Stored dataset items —
BEGIN

==> design.v <==
`timescale 1ns / 1ps
module mod_counter(clk, arst, q, done);
	parameter N = 7;
	parameter MAX = 127;
	input clk, arst;
	output [N-1:0] q;
	output done;
	reg [N-1:0] q;
	reg done;
	always @(posedge clk or posedge arst) begin
		if (arst == 1'b1) begin
			q <= 0;
			done <= 0;
		end
		else if (q == MAX) begin
			q <= 0;
			done <= 1;
		end
		else begin
			q <= q + 1;
			done <= 0;
		end
	end
endmodule
module one_second(CLK1, arst, one_sec_clock);
	parameter C = 26;	 
	parameter CRYSTAL = 50;	 
	parameter NUM_SEC = 1;	
	parameter [C-1:0] STOPAT = ((CRYSTAL * 1_000_000 * NUM_SEC) - 1) >> 1;	 
	input CLK1, arst;
	output one_sec_clock;
	wire [C-1:0] clock;
	mod_counter #(C, STOPAT) ONE_MC (.clk(CLK1), .arst(arst), .q(clock), .done(one_sec_clock));
endmodule
==> run.sh <==
#!/bin/bash
# OpenROAD 26Q1-2900-gdf79404cd8, Yosys 0.63+post, stock flow scripts
make -C /OpenROAD-flow-scripts/flow DESIGN_CONFIG=/design/flow/config.mk WORK_HOME=/design/flow/orfs finish
==> config.mk <==
export PLATFORM = sky130hd
export DESIGN_NAME = one_second
export DESIGN_NICKNAME = one_second
export VERILOG_FILES = /design/flow/design.v
export SDC_FILE = /design/flow/constraint.sdc
export NUM_CORES = 4
export LEC_CHECK = 1
export CORE_AREA = 10 10 97 97
export DIE_AREA = 0 0 107 107
==> constraint.sdc <==
current_design one_second

set clk_period 5.6
set clk_io_pct 0.2

create_clock -name clk0 -period $clk_period [get_ports {CLK1}]

set non_clock_inputs [all_inputs -no_clocks]
set_input_delay [expr $clk_period * $clk_io_pct] -clock clk0 $non_clock_inputs
set_output_delay [expr $clk_period * $clk_io_pct] -clock clk0 [all_outputs]
==> results.sh <==
# source this file to load flow results
export IMPL_logic_area_um2=632
export IMPL_crit_fanout=1
export IMPL_cts_setup_buffers=0
export IMPL_drv_slew=0
export IMPL_ir_drop_v=0.000120
export IMPL_hold_path_class="reg2reg"
export IMPL_ys_ff=27
export IMPL_critPathTopFamily="buffers and inverters"
export IMPL_syn_avg_cell_area_um2=10.2
export IMPL_fin_util_pct=21.1
export IMPL_clk_latency_ps=270
export IMPL_slowest_stage="clkdlybuf4s50_1"
export IMPL_die_area_mm2=0.0114
export IMPL_first_global_vias=860
export IMPL_clock_root_buffer="clkbuf_8"
export IMPL_min_period_ps=2170
export IMPL_maxCapViolCount=0
export IMPL_final_antenna_net_count=0
export IMPL_regArea_um2=676
export IMPL_initial_core_util_pct=18.6
export IMPL_synth_seq_share_pct=49.9
export IMPL_dr_first_iter_drc_count=74
export IMPL_cts_buffer_depth=2
export IMPL_drt_first_pass_iters=4
export IMPL_critical_path_class="reg2out"
export IMPL_core_mm2=0.00729
export IMPL_power_w=0.000309
export IMPL_fin_setup_tns_ps=0
export IMPL_place_congestion=0.796
export IMPL_internal_power_w=0.000246
export IMPL_die_w_um=107
export IMPL_crit_chain="clkdlybuf4s50_1"
export IMPL_drive_gt1_share_pct=8.03
export IMPL_cts_resized=0
export IMPL_clock_sinks=27
export IMPL_worstMarginPinSlew_ps=452
export IMPL_status="completed"
export IMPL_grt_setup_unrepaired="no"
export IMPL_vias=943
export IMPL_grt_ovfl_total=0
export IMPL_synth_edff_count=0
export IMPL_grt_usage_pct=4.37
export IMPL_switching_share_pct=20.4
export IMPL_setup_ws_ps=3430
export IMPL_synthArstFlopShare_pct=100
export IMPL_rows=31
export IMPL_finClkSkew_ps=3.43
export IMPL_hold_violations=0
export IMPL_grt_pass1_wl_um=4240
export IMPL_yosysTopAreaCellShare_pct=49.9
export IMPL_place_hpwl_um=1690
export IMPL_crit_path_start_kind="flip-flop"
export IMPL_yosys_area_mm2=0.00135
export IMPL_endpoint_kind="primary output"
export IMPL_synthCells=133
export IMPL_crit_required_ps=4480
export IMPL_worstPathArrival_ps=1050
export IMPL_numCtsBuffers=3
export IMPL_antenna_found_initial=0
export IMPL_numPortBuffers=2
export IMPL_via_per_inst=4.00
export IMPL_period_used_pct=38.7
export IMPL_synthTopCellsByArea="dfrtp_1, xor2_1, or4_1"
export IMPL_fillers=825
export IMPL_die_y_um=107
export IMPL_grt_max_degree=28
export IMPL_warning_count=26
export IMPL_syn_to_final_growth_pct=13.9
export IMPL_yosysUniqueCellTypes=33
export IMPL_cts_tree="done"
export IMPL_max_slew_margin_rel_pct=69.7
export IMPL_clkPwrFrac_pct=35.5
export IMPL_max_stage_delay_ps=450
export IMPL_power_switching_w=0.0000631
export IMPL_drc=0
export IMPL_fmax_mhz=461
export IMPL_n_antenna_cell=0
export IMPL_ys_cells=133
export IMPL_post_drt_wl_per_cell_um=10.1
export IMPL_p_comb_share_pct=1.6
export IMPL_synth_top_flop_cell="dfrtp_1"
export IMPL_p_leak_nw=0.633
export IMPL_cts_hold_buf=0
export IMPL_post_place_ws_ps=3590
export IMPL_syn_cell_area_mm2=0.00135
export IMPL_io_pins=3
export IMPL_htree_levels=1
export IMPL_clk_pin_slew_ps=90
export IMPL_seq_power_share_pct=63.0
export IMPL_yosys_warnings=1
export IMPL_critPathBufInv=1
export IMPL_setup_viol=0
export IMPL_top_area_cell="dfrtp_1"
export IMPL_totalWireLength_um=2390
export IMPL_power_density_mw_per_mm2=201
## final cells by class
class / count / share of cell area, %
Inverter: 7 / 1.70
Clock buffer: 3 / 2.68
Sequential cell: 27 / 43.8
Timing Repair Buffer: 4 / 2.27
Clock inverter: 1 / 0.487
Multi-Input combinational cell: 95 / 41.0
Tap cell: 99 / 8.04
## registers in the layout, indices dropped and copies added (netlist names)
name         cells
ONE_MC.q        26
ONE_MC.done      1
## power groups by stage
stage	Combinational (W)	Sequential, W	Clock [W]
after CTS	0.00000526	0.000195	0.000116
after global routing	0.00000575	0.000195	0.000124
final	0.00000485	0.000195	0.000110
## per-layer routing
metal  global-route usage (%)  vias up  routed length [um]
met1                     7.12      443                1350
met2                     5.97        7                 979
met3                     1.09        0                  64
met5                        0        -                   0
met4                        0        0                   0
li1                         -      493                   -
## per-stage QoR
step / hold WS [ps] / instance area (um2) / instances
after floorplan: 443 / 1350 / 133
after global placement: 465 / 1490 / 232
after detailed placement: 475 / 1490 / 232
after CTS: 489 / 1540 / 236
after global routing: 522 / 1540 / 236
final: 487 / 1540 / 236
## final timing paths
path | start | end | slack, ps | cells past startpoint
worst max-delay path | ONE_MC.done$_DFF_PP0_ | one_sec_clock | 3430 | 1
worst min-delay path | ONE_MC.q[25]$_DFF_PP0_ | ONE_MC.q[25]$_DFF_PP0_ | 490 | 1
worst max register to register | ONE_MC.q[12]$_DFF_PP0_ | ONE_MC.q[24]$_DFF_PP0_ | 3560 | 4
worst min register to register | ONE_MC.q[25]$_DFF_PP0_ | ONE_MC.q[25]$_DFF_PP0_ | 490 | 1
max in group asynchronous | arst | ONE_MC.q[23]$_DFF_PP0_ | 4150 | 3
min in group asynchronous | arst | ONE_MC.q[5]$_DFF_PP0_ | 1190 | 3
## cell families (layout without fill, tap and decap cells)
group                    after synthesis  in the layout  share of synthesized area, %
XOR/XNOR                              13             13                          8.41
AND-OR/OR-AND                         20             20                          9.89
adder cells (fa/ha/maj)                2              2                          1.85
buffers and inverters                 11             15                          3.42
AND/OR/NAND/NOR                       60             60                          26.5
flip-flops                            27             27                          49.9
## placed cells by master (no fill, tap or decap), types with 4 or more instances in the layout
master | netlist | final
a21oi_1 | 7 | 7
or4_1 | 7 | 7
inv_1 | 7 | 7
and4_1 | 4 | 4
nand3_1 | 9 | 9
xor2_1 | 10 | 10
nor2_1 | 10 | 10
nand2_1 | 9 | 9
dfrtp_1 | 27 | 27
nand4_1 | 5 | 5
o31ai_1 | 6 | 6
## Yosys cell counts, types with 2 or more instances
library cell / instances
a21oi_1: 7
and4_1: 4
clkbuf_1: 2
dfrtp_1: 27
ha_1: 2
inv_1: 7
nand2_1: 9
nand3_1: 9
nand4_1: 5
nor2_1: 10
nor3_1: 3
nor4_1: 2
o21ai_0: 2
o22a_1: 2
o31ai_1: 6
or3_1: 2
or4_1: 7
xnor2_1: 3
xor2_1: 10
Power is estimated from default activity; no workload was simulated.
**/design/flow/config.mk**
```make
export PLATFORM = sky130hd
export DESIGN_NAME = bin2bcd
export DESIGN_NICKNAME = bin2bcd
export VERILOG_FILES = /design/flow/design.v
export SDC_FILE = /design/flow/constraint.sdc
export NUM_CORES = 4
export LEC_CHECK = 1
export CORE_UTILIZATION = 30
```
**/design/flow/constraint.sdc**
```tcl
current_design bin2bcd

set clk_period 15.8
set clk_io_pct 0.2

create_clock -name clk0 -period $clk_period

set non_clock_inputs [all_inputs -no_clocks]
set_input_delay [expr $clk_period * $clk_io_pct] -clock clk0 $non_clock_inputs
set_output_delay [expr $clk_period * $clk_io_pct] -clock clk0 [all_outputs]
```
**/design/flow/design.v**
```verilog
`timescale 1ns / 1ps
module bin2bcd(in, out);
	parameter N = 14;		 
	parameter C = 4;		 
	input [N-1:0] in; 
	output [15:0] out; 	 
	reg [N-1:0] bin;
	reg [N+3:0] bcd;
	reg [N+3:0] result;
	assign out = bcd[15:0];
	always @(*) begin
		bin = in;
		result = 0;
		repeat (N - 1) begin
			result[0] = bin[N-1];
			if (result[3:0] > 4)
				result[3:0] = result[3:0] + 4'd3;
			if (result[7:4] > 4)
				result[7:4] = result[7:4] + 4'd3;
			if (result[11:8] > 4)
				result[11:8] = result[11:8] + 4'd3;
			if (result[15:12] > 4)
				result[15:12] = result[15:12] + 4'd3;
			result = result << 1;
			bin = bin << 1;
		end
		result[0] = bin[N-1];
		bcd <= result;
	end
endmodule	
```
**/design/flow/run.sh**
```bash
#!/bin/bash
# OpenROAD 26Q1-2900-gdf79404cd8, Yosys 0.63+post, stock flow scripts
make -C /OpenROAD-flow-scripts/flow DESIGN_CONFIG=/design/flow/config.mk WORK_HOME=/design/flow/orfs finish
```
==> run notes <==
run results: status completed, Clk pwr share 0, FF+latch area 0 um2, Syn Area/Cell between 6 and 7 um2, worst slew pin tran slightly above 0.8 ns, P_sw ~330 uW, worst-path fanout max 12, Crit Path Category in2out, VDD IR max 0.0783 mV, cells after synthesis between 500 and 600, DP HPWL between 7000 and 8000 um, core area 12000 um2, Antenna Nets Post-Route 0, largest net degree at the start of global routing 26, Slowest-stage cell, CP clkdlybuf4s50_1, Ys Warns 1, Total GRT Usage 0.145, Seq/Total Area, Yosys 0, arrival time worst endpoint between 10 and 15 ns, internal power roughly 350 uW, crit path from in[11], Post-CTS Setup Repair Bufs 0, RSZ-0062 raised after global routing false, first-pass GRT wire length between 15000 and 20000 um, # setup viols final 0, Static Leakage roughly 0.0015 uW, CP max stage delay between 0.7 and 0.8 ns, power density cells approximately 170 nW/um2, Max Cap Viol 0, Post-Syn Area 3690 um2, crit path capture type output pin, final non-filler cell area 3990 um2, period utilization 0.942, sequential cell fraction of total power 0, top cells, area ha_1, a21oi_1, mux2i_1, clock buffers 0, DIE HEIGHT 113 um, Cell Type Count about 100, Buffers on Ports 28, flop count 0, # diodes 0, # rows around 40, yosys stat cell total approximately 530, first-iteration detailed-routing DRC count between 200 and 300, HP Start in[0], area growth from synthesis to layout 8.14%, Hold Worst Slack between 6 and 7 ns, fp_density 0.307, DIE WIDTH between 100 and 150 um, share of layout cells above drive strength 1 0.0923, GPL Wtd Cong slightly above 0.9, Fmax approximately 67 MHz, total grt overflow 0, DRC viols 0, crit-path leading delay family AND-OR/OR-AND gates, vias per cell 5.97, yosys stat chip area 3690 um2, setup TNS 0 ns, WL final 9240 um, Area after DPL around 4000 um2, Vias 4045, final core utilization 0.332, Tot Pwr 686 uW, Hold-fix buffers, CTS 0, area share, top type 0.0713, CP required 12.64 ns, Post-CTS Resized 0, Synth area leader ha_1, Slew headroom 0.450, vias in the first global route about 3600, DRT Pass-1 Iters 4, WL/cell about 14 um, worst hold path type in2out, # IOs 30, Period minus WS final approximately 15 ns, final hold viol count 0, OpenROAD warnings 43, Final Max Slew Viols 0, total die area approximately 13000 um2, top post-synthesis cells by count a21oi_1, nor2_1, nand2_1, o21ai_0, Comb power frac 1.000, initial antenna violation count 0, Worst Setup Start Kind primary input, number of fill cells ~1300, switching share of power 0.483, Critical path buffers and inverters 7
==> through the flow <==
step,setup slack [ns],cells
2_1_floorplan,2.98,534
6_report,0.914,678
3_5_place_dp,0.974,678
3_3_place_gp,1.13,678
5_1_grt,0.176,678
4_1_cts,0.925,678
==> placed cells by master (no fill, tap or decap), types with 4 or more instances in the layout <==
| cell type | count |
|---|---|
| a211oi_1 | 8 |
| a21boi_0 | 6 |
| a21o_1 | 11 |
| a21oi_1 | 44 |
| a31oi_1 | 8 |
| and2_1 | 8 |
| and3_1 | 7 |
| buf_4 | 4 |
| clkdlybuf4s50_1 | 28 |
| ha_1 | 21 |
| inv_1 | 23 |
| mux2_4 | 5 |
| mux2i_1 | 17 |
| nand2_1 | 43 |
| nand2b_1 | 6 |
| nand3_1 | 11 |
| nand4_1 | 10 |
| nor2_1 | 44 |
| nor2b_1 | 5 |
| nor3_1 | 23 |
| nor4_1 | 10 |
| o211ai_1 | 17 |
| o21ai_0 | 24 |
| o21ai_1 | 10 |
| o31ai_1 | 4 |
| or3_1 | 5 |
| xnor2_1 | 11 |
| xor2_1 | 6 |
==> cell families (layout without fill, tap and decap cells) <==
logic type,after synthesis,after routing,synth area share
AOI/OAI and AO/OA,205,205,0.422
and+or+nand+nor,199,199,0.286
buffers and inverters,60,57,0.0780
muxes,26,26,0.0794
adders and majority gates,24,24,0.0801
xor gates and xnor gates,20,20,0.0536
==> power by group through the flow <==
| stage | combinational [uW] | clock, uW | sequential, uW |
|---|---|---|---|
| final | 686 | 0 | 0 |
| after CTS | 690 | 0 | 0 |
| after global routing | 768 | 0 | 0 |
==> area by class of cell <==
class	instances	area (um2)	area share
tap	147	184	0.0461
multi-input combinational	474	3400	0.853
inverter	25	93.8	0.0235
timing repair buffer	32	310	0.0778
==> final timing paths <==
path / endpoint / slack, ns / cells past startpoint
max: out[10] / 0.91 / 33
min: out[0] / 6.32 / 0
==> layer usage <==
metal / track usage / wire (um)
met5: 0 / 0
met1: 0.222 / 4620
met3: 0.00218 / 403
met4: 0.0114 / 19
met2: 0.237 / 4200
Power figures rest on the tool's default switching activity, not on a simulated workload.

END

From the line holding "always @(posedge clk or posedge arst) begin" to the line holding "export IMPL_die_area_mm2=0.0114", inclusive, restate each line above exactly as written.

	always @(posedge clk or posedge arst) begin
		if (arst == 1'b1) begin
			q <= 0;
			done <= 0;
		end
		else if (q == MAX) begin
			q <= 0;
			done <= 1;
		end
		else begin
			q <= q + 1;
			done <= 0;
		end
	end
endmodule
module one_second(CLK1, arst, one_sec_clock);
	parameter C = 26;	 
	parameter CRYSTAL = 50;	 
	parameter NUM_SEC = 1;	
	parameter [C-1:0] STOPAT = ((CRYSTAL * 1_000_000 * NUM_SEC) - 1) >> 1;	 
	input CLK1, arst;
	output one_sec_clock;
	wire [C-1:0] clock;
	mod_counter #(C, STOPAT) ONE_MC (.clk(CLK1), .arst(arst), .q(clock), .done(one_sec_clock));
endmodule
==> run.sh <==
#!/bin/bash
# OpenROAD 26Q1-2900-gdf79404cd8, Yosys 0.63+post, stock flow scripts
make -C /OpenROAD-flow-scripts/flow DESIGN_CONFIG=/design/flow/config.mk WORK_HOME=/design/flow/orfs finish
==> config.mk <==
export PLATFORM = sky130hd
export DESIGN_NAME = one_second
export DESIGN_NICKNAME = one_second
export VERILOG_FILES = /design/flow/design.v
export SDC_FILE = /design/flow/constraint.sdc
export NUM_CORES = 4
export LEC_CHECK = 1
export CORE_AREA = 10 10 97 97
export DIE_AREA = 0 0 107 107
==> constraint.sdc <==
current_design one_second

set clk_period 5.6
set clk_io_pct 0.2

create_clock -name clk0 -period $clk_period [get_ports {CLK1}]

set non_clock_inputs [all_inputs -no_clocks]
set_input_delay [expr $clk_period * $clk_io_pct] -clock clk0 $non_clock_inputs
set_output_delay [expr $clk_period * $clk_io_pct] -clock clk0 [all_outputs]
==> results.sh <==
# source this file to load flow results
export IMPL_logic_area_um2=632
export IMPL_crit_fanout=1
export IMPL_cts_setup_buffers=0
export IMPL_drv_slew=0
export IMPL_ir_drop_v=0.000120
export IMPL_hold_path_class="reg2reg"
export IMPL_ys_ff=27
export IMPL_critPathTopFamily="buffers and inverters"
export IMPL_syn_avg_cell_area_um2=10.2
export IMPL_fin_util_pct=21.1
export IMPL_clk_latency_ps=270
export IMPL_slowest_stage="clkdlybuf4s50_1"
export IMPL_die_area_mm2=0.0114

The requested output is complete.